(Stored data entries)
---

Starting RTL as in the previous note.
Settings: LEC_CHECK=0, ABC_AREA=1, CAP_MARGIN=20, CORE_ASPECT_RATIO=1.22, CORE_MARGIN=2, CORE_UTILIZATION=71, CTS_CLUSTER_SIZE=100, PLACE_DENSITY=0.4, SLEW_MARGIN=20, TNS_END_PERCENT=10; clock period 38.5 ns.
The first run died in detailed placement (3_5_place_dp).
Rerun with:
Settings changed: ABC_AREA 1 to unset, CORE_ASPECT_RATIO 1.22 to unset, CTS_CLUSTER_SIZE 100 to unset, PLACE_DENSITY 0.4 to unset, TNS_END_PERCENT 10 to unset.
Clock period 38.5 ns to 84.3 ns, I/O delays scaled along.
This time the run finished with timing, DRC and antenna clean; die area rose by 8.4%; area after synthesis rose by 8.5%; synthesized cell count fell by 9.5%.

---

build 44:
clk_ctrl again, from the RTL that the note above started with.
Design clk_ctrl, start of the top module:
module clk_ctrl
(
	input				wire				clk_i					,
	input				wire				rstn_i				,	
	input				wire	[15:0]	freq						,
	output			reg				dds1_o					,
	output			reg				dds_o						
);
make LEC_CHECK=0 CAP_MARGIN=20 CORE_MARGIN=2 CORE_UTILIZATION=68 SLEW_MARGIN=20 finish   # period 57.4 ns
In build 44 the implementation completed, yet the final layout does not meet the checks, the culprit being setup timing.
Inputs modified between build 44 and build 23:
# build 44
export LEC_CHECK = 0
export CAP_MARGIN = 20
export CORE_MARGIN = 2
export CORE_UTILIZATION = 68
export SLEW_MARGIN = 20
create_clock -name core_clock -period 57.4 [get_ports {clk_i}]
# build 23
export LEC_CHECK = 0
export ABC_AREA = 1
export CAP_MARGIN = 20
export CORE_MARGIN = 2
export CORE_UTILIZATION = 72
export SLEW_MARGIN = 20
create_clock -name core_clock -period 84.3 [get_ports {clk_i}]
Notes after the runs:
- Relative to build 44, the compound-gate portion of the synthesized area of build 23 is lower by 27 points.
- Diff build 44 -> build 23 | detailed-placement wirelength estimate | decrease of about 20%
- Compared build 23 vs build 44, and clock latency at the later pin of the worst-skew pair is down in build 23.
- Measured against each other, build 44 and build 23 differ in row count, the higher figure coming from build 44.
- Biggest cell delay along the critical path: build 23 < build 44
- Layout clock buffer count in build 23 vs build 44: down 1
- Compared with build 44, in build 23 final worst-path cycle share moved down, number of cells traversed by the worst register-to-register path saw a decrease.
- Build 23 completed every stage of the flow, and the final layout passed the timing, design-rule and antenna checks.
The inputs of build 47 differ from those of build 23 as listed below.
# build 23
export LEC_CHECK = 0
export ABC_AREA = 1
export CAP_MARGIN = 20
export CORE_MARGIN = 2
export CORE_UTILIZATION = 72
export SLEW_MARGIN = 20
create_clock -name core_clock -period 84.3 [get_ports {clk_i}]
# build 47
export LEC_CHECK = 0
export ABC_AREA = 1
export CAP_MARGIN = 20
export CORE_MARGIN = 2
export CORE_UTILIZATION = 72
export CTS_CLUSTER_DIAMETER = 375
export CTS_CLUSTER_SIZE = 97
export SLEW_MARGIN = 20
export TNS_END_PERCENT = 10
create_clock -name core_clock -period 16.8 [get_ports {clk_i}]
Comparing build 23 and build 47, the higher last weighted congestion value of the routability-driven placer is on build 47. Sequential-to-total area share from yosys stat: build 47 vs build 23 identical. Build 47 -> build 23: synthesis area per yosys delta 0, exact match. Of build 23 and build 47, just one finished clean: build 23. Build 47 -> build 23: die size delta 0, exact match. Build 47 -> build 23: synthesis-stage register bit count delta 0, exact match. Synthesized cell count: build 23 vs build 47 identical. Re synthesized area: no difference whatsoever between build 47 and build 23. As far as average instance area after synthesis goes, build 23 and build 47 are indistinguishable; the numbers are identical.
Design pixel_generation, start of the top module:
module pixel_generation(
    input clk,                               
    input reset,                             
    input video_on,                          
    input [9:0] x, y,    
    input KEY_UP, KEY_DOWN, KEY_LEFT, KEY_RIGHT,
    output reg [11:0] rgb                    
    );
Size in the first run: roughly 1,800 cells after synthesis, about 34 flip-flops, roughly 39 I/O pins.
Settings: LEC_CHECK=0, CAP_MARGIN=0, CELL_PAD_IN_SITES_GLOBAL_PLACEMENT=1, CORE_ASPECT_RATIO=0.52, CORE_MARGIN=7, CORE_UTILIZATION=20, CTS_CLUSTER_DIAMETER=247, GPL_TIMING_DRIVEN=0, HOLD_SLACK_MARGIN=0.18, MAX_ROUTING_LAYER=met4, MIN_ROUTING_LAYER=met1, SETUP_SLACK_MARGIN=1.52, SLEW_MARGIN=20, TNS_END_PERCENT=20; clock period 6.62 ns.
run.sh (not shown) runs the stock make flow with config.mk's settings and CLKGATE_MAP_FILE=.
Then changed:
ABC_AREA = 1   (was default)
CAP_MARGIN = 20   (was 0)
CELL_PAD_IN_SITES_GLOBAL_PLACEMENT = 0   (was 1)
CORE_ASPECT_RATIO = 0.5   (was 0.52)
CORE_UTILIZATION = 65   (was 20)
CTS_CLUSTER_SIZE = 100   (was default)
GPL_TIMING_DRIVEN = default   (was 0)
HOLD_SLACK_MARGIN = default   (was 0.18)
PLACE_DENSITY_LB_ADDON = 0.08   (was default)
SETUP_SLACK_MARGIN = 1.15   (was 1.52)
TNS_END_PERCENT = 5   (was 20)
=> Setup slack is better by 0.025 ns; via count came out lower by about 2%; count of clock-buffer cells in the layout is higher by 1; utilization is higher by 45 points; clock skew hardly moves.
## job 876
## uSFFT
module uSFFT #(
    parameter BITWIDTH = 8,
    parameter BINPUT = 2
) (
    input wire iClk,
    input wire iRstN,
    input wire loadW,
    input wire iClr,
    input wire iAReal0,
    input wire iAImg0,
    input wire iAReal1,
    input wire iAImg1,
    input wire iBReal0,
    input wire iBImg0,
    input wire iBReal1,
    input wire iBImg1,
    input wire [BITWIDTH-1:0] iwReal,
    input wire [BITWIDTH-1:0] iwImg,
    output wire oCReal0,
    output wire oCImg0,
    output wire oCReal1,
    output wire oCImg1,
    output wire oDReal0,
    output wire oDImg0,
    output wire oDReal1,
    output wire oDImg1
);
    wire mid1_Real0;
    wire mid1_Img0;
    wire mid1_Real1;
    wire mid1_Img1;
    wire mid2_Real0;
    wire mid2_Img0;
    wire mid2_Real1;
    wire mid2_Img1;
    uButterfly #(
        .BITWIDTH(BITWIDTH),
        .BINPUT(BINPUT)
    ) u_uButterfly_in1 (
        .iClk(iClk),
        .iRstN(iRstN),
        .loadW(loadW),
        .iClr(iClr),
        .iReal0(iAReal0),
        .iImg0(iAImg0),
        .iReal1(iAReal1),
        .iImg1(iAImg1),
        .iwReal(iwReal),
        .iwImg(iwImg),
        .oReal0(mid1_Real0),
        .oImg0(mid1_Img0),
        .oReal1(mid1_Real1),
        .oImg1(mid1_Img1)
    );
    uButterfly #(
        .BITWIDTH(BITWIDTH),
        .BINPUT(BINPUT)
    ) u_uButterfly_in2 (
        .iClk(iClk),
        .iRstN(iRstN),
        .loadW(loadW),
        .iClr(iClr),
        .iReal0(iBReal0),
        .iImg0(iBImg0),
        .iReal1(iBReal1),
        .iImg1(iBImg1),
        .iwReal(iwReal),
        .iwImg(iwImg),
        .oReal0(mid2_Real0),
        .oImg0(mid2_Img0),
        .oReal1(mid2_Real1),
        .oImg1(mid2_Img1)
    );
    uButterfly #(
        .BITWIDTH(BITWIDTH),
        .BINPUT(BINPUT)
    ) u_uButterfly_out13 (
        .iClk(iClk),
        .iRstN(iRstN),
        .loadW(loadW),
        .iClr(iClr),
        .iReal0(mid1_Real0),
        .iImg0(mid1_Img0),
        .iReal1(mid2_Real0),
        .iImg1(mid2_Img0),
        .iwReal(iwReal),
        .iwImg(iwImg),
        .oReal0(oCReal0),
        .oImg0(oCImg0),
        .oReal1(oCReal1),
        .oImg1(oCImg1)
  ...
Size in the first run: ~4,100 cells after synthesis, ~600 flip-flops, ~36 I/O pins, roughly 34,000 µm² of cells after synthesis.
Settings: LEC_CHECK=0, ABC_AREA=1, CAP_MARGIN=5, CELL_PAD_IN_SITES_DETAIL_PLACEMENT=0, CORE_MARGIN=2, CORE_UTILIZATION=72, CTS_CLUSTER_SIZE=44, GPL_ROUTABILITY_DRIVEN=0, SLEW_MARGIN=20, TNS_END_PERCENT=90; clock period 1.68 ns.
run.sh (not shown) runs the stock make flow with config.mk's settings and CLKGATE_MAP_FILE=.
The flow for job 876 finished, though final verification flagged negative setup slack.
==> juniper: inputs <==
==> flow/design.v (excerpt) <==
module alu_top (
    input             clk,
    input      [31:0] A,
    input      [31:0] B,
    input      [3:0]  ALU_Sel,
    output reg [31:0] ALU_Out,
    output reg        Carryout,
    output reg        Overflow
);
Settings: LEC_CHECK=0, CAP_MARGIN=15, CORE_ASPECT_RATIO=1.03, CORE_MARGIN=10, CORE_UTILIZATION=41, CTS_CLUSTER_DIAMETER=330, CTS_CLUSTER_SIZE=100, GPL_ROUTABILITY_DRIVEN=0, MIN_ROUTING_LAYER=met1, PLACE_DENSITY=0.6, SETUP_SLACK_MARGIN=-0.97, SLEW_MARGIN=20, TNS_END_PERCENT=15; clock period 10.2 ns.
run.sh (not shown) runs the stock make flow with config.mk's settings and CLKGATE_MAP_FILE=.
==> inputs of maple, as changes to juniper <==
==> flow/config.mk (replaced) <==
export PLATFORM = sky130hd
export DESIGN_NAME = alu_top
export DESIGN_NICKNAME = alu_top
export VERILOG_FILES = /design/flow/design.v
export SDC_FILE = /design/flow/constraint.sdc
export NUM_CORES = 4
export LEC_CHECK = 0
export CAP_MARGIN = 20
export CORE_MARGIN = 2
export CORE_UTILIZATION = 66
export HOLD_SLACK_MARGIN = -0.09
export SETUP_SLACK_MARGIN = -0.63
export SLEW_MARGIN = 20
==> flow/constraint.sdc (replaced) <==
create_clock -name core_clock -period 8.48 [get_ports {clk}]
set_input_delay 1.6960 -clock core_clock [delete_from_list [all_inputs] [get_ports {clk}]]
set_output_delay 1.6960 -clock core_clock [all_outputs]
set_load 0.01 [all_outputs]
==> inputs of raven, as changes to juniper <==
==> flow/config.mk (replaced) <==
export PLATFORM = sky130hd
export DESIGN_NAME = alu_top
export DESIGN_NICKNAME = alu_top
export VERILOG_FILES = /design/flow/design.v
export SDC_FILE = /design/flow/constraint.sdc
export NUM_CORES = 4
export LEC_CHECK = 0
export CAP_MARGIN = 15
export CORE_ASPECT_RATIO = 1.03
export CORE_MARGIN = 2
export CORE_UTILIZATION = 72
export GPL_ROUTABILITY_DRIVEN = 1
export HOLD_SLACK_MARGIN = -0.04
export MIN_ROUTING_LAYER = met1
export PLACE_DENSITY = 0.64
export SLEW_MARGIN = 20
export TNS_END_PERCENT = 75
==> flow/constraint.sdc (replaced) <==
create_clock -name core_clock -period 6.67 [get_ports {clk}]
set_input_delay 1.3340 -clock core_clock [delete_from_list [all_inputs] [get_ports {clk}]]
set_output_delay 1.3340 -clock core_clock [all_outputs]
set_load 0.01 [all_outputs]
==> inputs of nickel, as changes to juniper <==
==> flow/config.mk (replaced) <==
export PLATFORM = sky130hd
export DESIGN_NAME = alu_top
export DESIGN_NICKNAME = alu_top
export VERILOG_FILES = /design/flow/design.v
export SDC_FILE = /design/flow/constraint.sdc
export NUM_CORES = 4
export LEC_CHECK = 0
export ABC_AREA = 1
export CAP_MARGIN = 0
export CORE_ASPECT_RATIO = 1.03
export CORE_MARGIN = 2
export CORE_UTILIZATION = 72
export CTS_CLUSTER_DIAMETER = 357
export CTS_CLUSTER_SIZE = 50
export GPL_ROUTABILITY_DRIVEN = 1
export HOLD_SLACK_MARGIN = 0.29
export MIN_ROUTING_LAYER = met1
export PLACE_DENSITY = 0.6
export SETUP_SLACK_MARGIN = 0.96
export SLEW_MARGIN = 20
export TNS_END_PERCENT = 15
==> flow/constraint.sdc (replaced) <==
create_clock -name core_clock -period 3.36 [get_ports {clk}]
set_input_delay 0.6720 -clock core_clock [delete_from_list [all_inputs] [get_ports {clk}]]
set_output_delay 0.6720 -clock core_clock [all_outputs]
set_load 0.01 [all_outputs]
==> results <==
- Against nickel, the area after synthesis of juniper is smaller by about 7%.
- In clock-buffer cell count, raven and maple do not differ.
- Wire length, lowest first: maple, juniper, raven.
- Via count: juniper < maple < raven.
- Die size: juniper > maple > nickel > raven.
- nickel ended with an error in 5_1_grt. juniper ran to the end with no violations. maple produced a clean layout. raven produced a layout that fails on negative setup slack.
- Against juniper, the sequential share of layout area of raven is lower by 0.46 points.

» INSTRUCTIONS TO FOLLOW
Beginning at the line with "- Measured against" and stopping after the line with "- Build 23 completed", please write out every line of the data above exactly and nothing else.

» SOLUTION
- Measured against each other, build 44 and build 23 differ in row count, the higher figure coming from build 44.
- Biggest cell delay along the critical path: build 23 < build 44
- Layout clock buffer count in build 23 vs build 44: down 1
- Compared with build 44, in build 23 final worst-path cycle share moved down, number of cells traversed by the worst register-to-register path saw a decrease.
- Build 23 completed every stage of the flow, and the final layout passed the timing, design-rule and antenna checks.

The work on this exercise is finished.